== Segment start ==

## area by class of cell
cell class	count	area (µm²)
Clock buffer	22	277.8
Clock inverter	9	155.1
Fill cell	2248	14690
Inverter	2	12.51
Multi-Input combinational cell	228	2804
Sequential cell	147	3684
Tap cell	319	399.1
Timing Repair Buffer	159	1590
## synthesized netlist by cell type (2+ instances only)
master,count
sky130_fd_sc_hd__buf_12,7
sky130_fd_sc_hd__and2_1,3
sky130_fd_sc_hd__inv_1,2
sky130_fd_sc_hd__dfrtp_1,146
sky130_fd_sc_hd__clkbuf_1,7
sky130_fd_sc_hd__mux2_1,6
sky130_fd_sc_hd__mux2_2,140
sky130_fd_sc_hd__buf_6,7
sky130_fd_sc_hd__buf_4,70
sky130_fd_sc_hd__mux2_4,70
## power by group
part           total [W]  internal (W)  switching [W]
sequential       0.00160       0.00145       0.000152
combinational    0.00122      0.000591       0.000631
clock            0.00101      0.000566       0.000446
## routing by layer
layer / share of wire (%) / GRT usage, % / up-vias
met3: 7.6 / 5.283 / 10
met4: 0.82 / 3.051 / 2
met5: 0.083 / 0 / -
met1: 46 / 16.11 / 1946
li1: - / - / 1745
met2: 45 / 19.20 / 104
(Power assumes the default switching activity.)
===== config.mk =====
export PLATFORM = sky130hd
export DESIGN_NAME = det_window_counter
export DESIGN_NICKNAME = d
export VERILOG_FILES = /design/src/rtl/det_window_counter.sv
export SDC_FILE = /design/constraint.sdc
export NUM_CORES = 1
export LEC_CHECK = 0
export BUFFER_PORTS_ARGS = -buffer_cell sky130_fd_sc_hd__buf_2
export CAP_MARGIN = 5
export CORE_MARGIN = 4
export CORE_UTILIZATION = 52
export CTS_CLUSTER_DIAMETER = 50
export DETAILED_ROUTE_END_ITERATION = 16
export HOLD_SLACK_MARGIN = 0.08
export PLACE_DENSITY_LB_ADDON = 0.3
export SYNTH_ARGS = -nofsm -noshare
export SYNTH_HDL_FRONTEND = slang
export SYNTH_SLANG_ARGS = --single-unit

===== constraint.sdc =====
create_clock -name clk -period 2.78 [get_ports clk]
set_clock_uncertainty 0.1 [all_clocks]
set_input_delay 0.278 -clock clk [delete_from_list [all_inputs] [get_ports clk]]
set_output_delay 0.278 -clock clk [all_outputs]
set_load 0.05 [all_outputs]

== Segment end ==

# WHAT IS EXPECTED
How many lines in the entries include "layer"? Only the number is wanted.

# WRITTEN REPLY
2